AVAILABLE DATA:
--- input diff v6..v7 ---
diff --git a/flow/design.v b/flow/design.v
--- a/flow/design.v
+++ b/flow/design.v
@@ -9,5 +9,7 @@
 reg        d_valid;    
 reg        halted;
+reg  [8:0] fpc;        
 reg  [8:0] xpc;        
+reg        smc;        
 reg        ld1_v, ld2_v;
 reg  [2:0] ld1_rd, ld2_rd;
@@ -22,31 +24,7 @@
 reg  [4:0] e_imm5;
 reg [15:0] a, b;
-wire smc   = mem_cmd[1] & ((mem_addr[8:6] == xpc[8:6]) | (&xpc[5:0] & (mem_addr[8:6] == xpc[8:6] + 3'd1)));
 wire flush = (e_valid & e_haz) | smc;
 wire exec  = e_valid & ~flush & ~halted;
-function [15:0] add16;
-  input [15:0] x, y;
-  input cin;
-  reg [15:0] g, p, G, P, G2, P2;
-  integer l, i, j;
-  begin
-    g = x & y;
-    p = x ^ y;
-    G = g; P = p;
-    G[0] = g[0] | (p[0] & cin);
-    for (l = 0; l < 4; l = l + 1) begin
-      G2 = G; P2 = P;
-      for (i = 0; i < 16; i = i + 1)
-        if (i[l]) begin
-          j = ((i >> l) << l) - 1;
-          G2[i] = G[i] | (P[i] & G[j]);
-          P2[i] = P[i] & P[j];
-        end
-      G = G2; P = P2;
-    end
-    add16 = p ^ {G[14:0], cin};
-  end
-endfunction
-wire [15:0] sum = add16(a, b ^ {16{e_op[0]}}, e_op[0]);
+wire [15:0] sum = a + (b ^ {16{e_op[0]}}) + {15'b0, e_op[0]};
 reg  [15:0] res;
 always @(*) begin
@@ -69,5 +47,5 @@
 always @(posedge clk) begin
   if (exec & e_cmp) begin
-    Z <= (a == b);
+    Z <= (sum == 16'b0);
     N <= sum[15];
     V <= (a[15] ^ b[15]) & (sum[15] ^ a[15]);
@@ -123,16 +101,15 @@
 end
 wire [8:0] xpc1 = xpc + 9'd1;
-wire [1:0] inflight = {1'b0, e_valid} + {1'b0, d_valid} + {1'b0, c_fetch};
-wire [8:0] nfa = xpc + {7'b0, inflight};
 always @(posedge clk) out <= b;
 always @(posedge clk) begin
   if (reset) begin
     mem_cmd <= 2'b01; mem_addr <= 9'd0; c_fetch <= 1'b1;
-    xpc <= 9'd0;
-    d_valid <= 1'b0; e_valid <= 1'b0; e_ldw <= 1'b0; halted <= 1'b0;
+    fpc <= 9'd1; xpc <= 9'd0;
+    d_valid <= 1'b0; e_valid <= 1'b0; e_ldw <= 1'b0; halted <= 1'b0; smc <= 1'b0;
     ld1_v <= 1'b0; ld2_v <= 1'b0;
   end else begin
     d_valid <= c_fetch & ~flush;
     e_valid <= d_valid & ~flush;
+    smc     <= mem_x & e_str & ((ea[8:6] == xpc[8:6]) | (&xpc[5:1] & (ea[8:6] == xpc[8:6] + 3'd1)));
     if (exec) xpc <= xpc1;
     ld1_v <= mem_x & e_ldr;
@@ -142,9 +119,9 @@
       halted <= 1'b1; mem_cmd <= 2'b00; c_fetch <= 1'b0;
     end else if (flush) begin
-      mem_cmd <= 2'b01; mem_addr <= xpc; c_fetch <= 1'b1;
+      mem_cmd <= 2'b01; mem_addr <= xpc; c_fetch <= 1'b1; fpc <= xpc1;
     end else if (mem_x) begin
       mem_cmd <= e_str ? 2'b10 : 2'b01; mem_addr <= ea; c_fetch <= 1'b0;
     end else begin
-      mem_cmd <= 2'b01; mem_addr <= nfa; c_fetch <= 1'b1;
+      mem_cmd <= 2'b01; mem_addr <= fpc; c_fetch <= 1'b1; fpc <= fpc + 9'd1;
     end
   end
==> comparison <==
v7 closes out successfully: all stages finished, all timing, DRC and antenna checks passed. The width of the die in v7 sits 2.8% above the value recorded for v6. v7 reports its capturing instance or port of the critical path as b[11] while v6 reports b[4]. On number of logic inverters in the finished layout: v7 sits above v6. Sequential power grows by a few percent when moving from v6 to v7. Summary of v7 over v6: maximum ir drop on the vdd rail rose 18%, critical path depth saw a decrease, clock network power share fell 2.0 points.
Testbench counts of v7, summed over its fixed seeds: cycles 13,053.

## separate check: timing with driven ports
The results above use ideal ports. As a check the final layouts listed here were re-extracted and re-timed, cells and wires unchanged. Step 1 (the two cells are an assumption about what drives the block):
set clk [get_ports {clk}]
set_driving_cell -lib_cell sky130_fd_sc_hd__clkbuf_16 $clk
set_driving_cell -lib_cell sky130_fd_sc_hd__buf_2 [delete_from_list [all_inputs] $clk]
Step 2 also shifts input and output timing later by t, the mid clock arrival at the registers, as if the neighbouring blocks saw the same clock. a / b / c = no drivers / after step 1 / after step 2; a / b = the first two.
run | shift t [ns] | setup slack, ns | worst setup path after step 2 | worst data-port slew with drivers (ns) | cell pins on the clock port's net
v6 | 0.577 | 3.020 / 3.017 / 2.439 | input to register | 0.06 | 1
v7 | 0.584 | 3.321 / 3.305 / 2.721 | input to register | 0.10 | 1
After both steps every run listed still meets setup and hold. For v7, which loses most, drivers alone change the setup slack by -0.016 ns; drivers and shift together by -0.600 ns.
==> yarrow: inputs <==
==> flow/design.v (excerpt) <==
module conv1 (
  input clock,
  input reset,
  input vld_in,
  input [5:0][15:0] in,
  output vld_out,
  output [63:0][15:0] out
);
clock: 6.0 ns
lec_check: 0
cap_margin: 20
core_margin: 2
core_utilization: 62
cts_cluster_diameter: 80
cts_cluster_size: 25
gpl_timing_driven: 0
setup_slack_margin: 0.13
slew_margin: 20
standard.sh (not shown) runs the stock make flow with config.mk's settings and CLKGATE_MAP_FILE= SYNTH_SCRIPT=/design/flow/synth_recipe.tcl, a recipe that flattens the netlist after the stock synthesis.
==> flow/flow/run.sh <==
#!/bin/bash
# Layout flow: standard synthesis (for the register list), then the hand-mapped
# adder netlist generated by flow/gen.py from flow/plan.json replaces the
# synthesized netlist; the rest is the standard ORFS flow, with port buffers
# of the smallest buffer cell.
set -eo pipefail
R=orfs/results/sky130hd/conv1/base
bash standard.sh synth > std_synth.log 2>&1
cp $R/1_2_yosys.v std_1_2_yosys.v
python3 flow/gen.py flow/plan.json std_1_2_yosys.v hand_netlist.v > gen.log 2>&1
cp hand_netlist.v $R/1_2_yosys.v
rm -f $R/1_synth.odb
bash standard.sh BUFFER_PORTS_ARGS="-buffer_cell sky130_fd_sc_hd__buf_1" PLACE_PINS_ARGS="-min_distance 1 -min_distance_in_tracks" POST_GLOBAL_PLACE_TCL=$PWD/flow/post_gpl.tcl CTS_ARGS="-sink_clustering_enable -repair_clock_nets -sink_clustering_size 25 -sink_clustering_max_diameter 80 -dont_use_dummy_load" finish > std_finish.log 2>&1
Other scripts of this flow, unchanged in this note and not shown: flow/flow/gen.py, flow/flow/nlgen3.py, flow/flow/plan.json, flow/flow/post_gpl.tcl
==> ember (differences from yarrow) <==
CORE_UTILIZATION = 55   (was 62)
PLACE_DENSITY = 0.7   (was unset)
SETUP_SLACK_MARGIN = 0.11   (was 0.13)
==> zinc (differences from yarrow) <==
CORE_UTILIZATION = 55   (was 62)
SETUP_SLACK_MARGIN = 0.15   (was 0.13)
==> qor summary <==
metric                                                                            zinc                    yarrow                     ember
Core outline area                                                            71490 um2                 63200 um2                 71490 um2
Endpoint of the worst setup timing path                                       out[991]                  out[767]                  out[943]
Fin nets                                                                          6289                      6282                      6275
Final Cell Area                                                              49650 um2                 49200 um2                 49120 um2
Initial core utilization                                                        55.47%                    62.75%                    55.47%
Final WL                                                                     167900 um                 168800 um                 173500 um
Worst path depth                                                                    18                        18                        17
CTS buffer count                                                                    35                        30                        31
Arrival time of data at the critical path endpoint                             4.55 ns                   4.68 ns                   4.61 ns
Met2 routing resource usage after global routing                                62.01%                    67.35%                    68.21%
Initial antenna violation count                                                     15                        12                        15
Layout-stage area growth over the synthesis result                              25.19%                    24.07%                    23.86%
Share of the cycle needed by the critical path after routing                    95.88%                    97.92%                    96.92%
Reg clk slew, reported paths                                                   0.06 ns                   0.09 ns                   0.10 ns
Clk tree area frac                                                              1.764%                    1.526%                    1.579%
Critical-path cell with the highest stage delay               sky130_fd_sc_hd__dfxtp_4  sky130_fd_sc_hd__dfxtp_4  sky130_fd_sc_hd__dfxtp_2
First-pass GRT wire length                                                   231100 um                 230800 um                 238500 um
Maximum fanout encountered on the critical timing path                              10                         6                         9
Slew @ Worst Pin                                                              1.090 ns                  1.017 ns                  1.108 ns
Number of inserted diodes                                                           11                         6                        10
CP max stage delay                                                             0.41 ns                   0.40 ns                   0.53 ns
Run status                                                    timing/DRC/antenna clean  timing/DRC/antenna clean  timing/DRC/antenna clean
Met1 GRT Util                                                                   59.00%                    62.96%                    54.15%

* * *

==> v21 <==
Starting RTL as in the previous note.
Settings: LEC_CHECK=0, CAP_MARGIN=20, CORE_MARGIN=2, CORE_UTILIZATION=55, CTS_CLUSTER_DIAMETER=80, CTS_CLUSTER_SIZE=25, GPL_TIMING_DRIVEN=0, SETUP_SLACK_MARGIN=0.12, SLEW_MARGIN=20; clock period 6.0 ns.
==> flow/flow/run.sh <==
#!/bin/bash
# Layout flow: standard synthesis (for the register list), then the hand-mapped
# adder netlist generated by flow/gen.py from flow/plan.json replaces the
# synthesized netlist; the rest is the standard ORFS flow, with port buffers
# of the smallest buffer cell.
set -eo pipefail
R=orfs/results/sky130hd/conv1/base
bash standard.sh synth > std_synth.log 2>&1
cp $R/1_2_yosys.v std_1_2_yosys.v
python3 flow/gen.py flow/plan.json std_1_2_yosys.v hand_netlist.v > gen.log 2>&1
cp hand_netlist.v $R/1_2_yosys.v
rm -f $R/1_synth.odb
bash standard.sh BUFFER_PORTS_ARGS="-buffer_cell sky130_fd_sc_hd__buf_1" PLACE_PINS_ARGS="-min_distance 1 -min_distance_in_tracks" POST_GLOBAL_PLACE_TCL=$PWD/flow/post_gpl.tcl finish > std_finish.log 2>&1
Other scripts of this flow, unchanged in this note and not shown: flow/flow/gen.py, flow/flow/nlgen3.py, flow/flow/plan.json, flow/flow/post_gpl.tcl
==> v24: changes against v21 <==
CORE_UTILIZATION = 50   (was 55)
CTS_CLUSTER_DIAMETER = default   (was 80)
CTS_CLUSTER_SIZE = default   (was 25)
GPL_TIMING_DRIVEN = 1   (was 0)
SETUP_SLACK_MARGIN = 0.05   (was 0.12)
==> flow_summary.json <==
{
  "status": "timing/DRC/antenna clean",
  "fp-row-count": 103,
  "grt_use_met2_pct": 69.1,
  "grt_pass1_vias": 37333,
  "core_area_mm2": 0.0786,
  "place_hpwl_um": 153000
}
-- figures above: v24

DESCRIPTION OF THE TASK: Retype only the stretch of lines above starting at the one with "G, P, G2, P2;" and stopping at the one with "e_valid <= d_valid & ~flush;", exactly as written, with both kept.

RESPONSE:
-  reg [15:0] g, p, G, P, G2, P2;
-  integer l, i, j;
-  begin
-    g = x & y;
-    p = x ^ y;
-    G = g; P = p;
-    G[0] = g[0] | (p[0] & cin);
-    for (l = 0; l < 4; l = l + 1) begin
-      G2 = G; P2 = P;
-      for (i = 0; i < 16; i = i + 1)
-        if (i[l]) begin
-          j = ((i >> l) << l) - 1;
-          G2[i] = G[i] | (P[i] & G[j]);
-          P2[i] = P[i] & P[j];
-        end
-      G = G2; P = P2;
-    end
-    add16 = p ^ {G[14:0], cin};
-  end
-endfunction
-wire [15:0] sum = add16(a, b ^ {16{e_op[0]}}, e_op[0]);
+wire [15:0] sum = a + (b ^ {16{e_op[0]}}) + {15'b0, e_op[0]};
 reg  [15:0] res;
 always @(*) begin
@@ -69,5 +47,5 @@
 always @(posedge clk) begin
   if (exec & e_cmp) begin
-    Z <= (a == b);
+    Z <= (sum == 16'b0);
     N <= sum[15];
     V <= (a[15] ^ b[15]) & (sum[15] ^ a[15]);
@@ -123,16 +101,15 @@
 end
 wire [8:0] xpc1 = xpc + 9'd1;
-wire [1:0] inflight = {1'b0, e_valid} + {1'b0, d_valid} + {1'b0, c_fetch};
-wire [8:0] nfa = xpc + {7'b0, inflight};
 always @(posedge clk) out <= b;
 always @(posedge clk) begin
   if (reset) begin
     mem_cmd <= 2'b01; mem_addr <= 9'd0; c_fetch <= 1'b1;
-    xpc <= 9'd0;
-    d_valid <= 1'b0; e_valid <= 1'b0; e_ldw <= 1'b0; halted <= 1'b0;
+    fpc <= 9'd1; xpc <= 9'd0;
+    d_valid <= 1'b0; e_valid <= 1'b0; e_ldw <= 1'b0; halted <= 1'b0; smc <= 1'b0;
     ld1_v <= 1'b0; ld2_v <= 1'b0;
   end else begin
     d_valid <= c_fetch & ~flush;
     e_valid <= d_valid & ~flush;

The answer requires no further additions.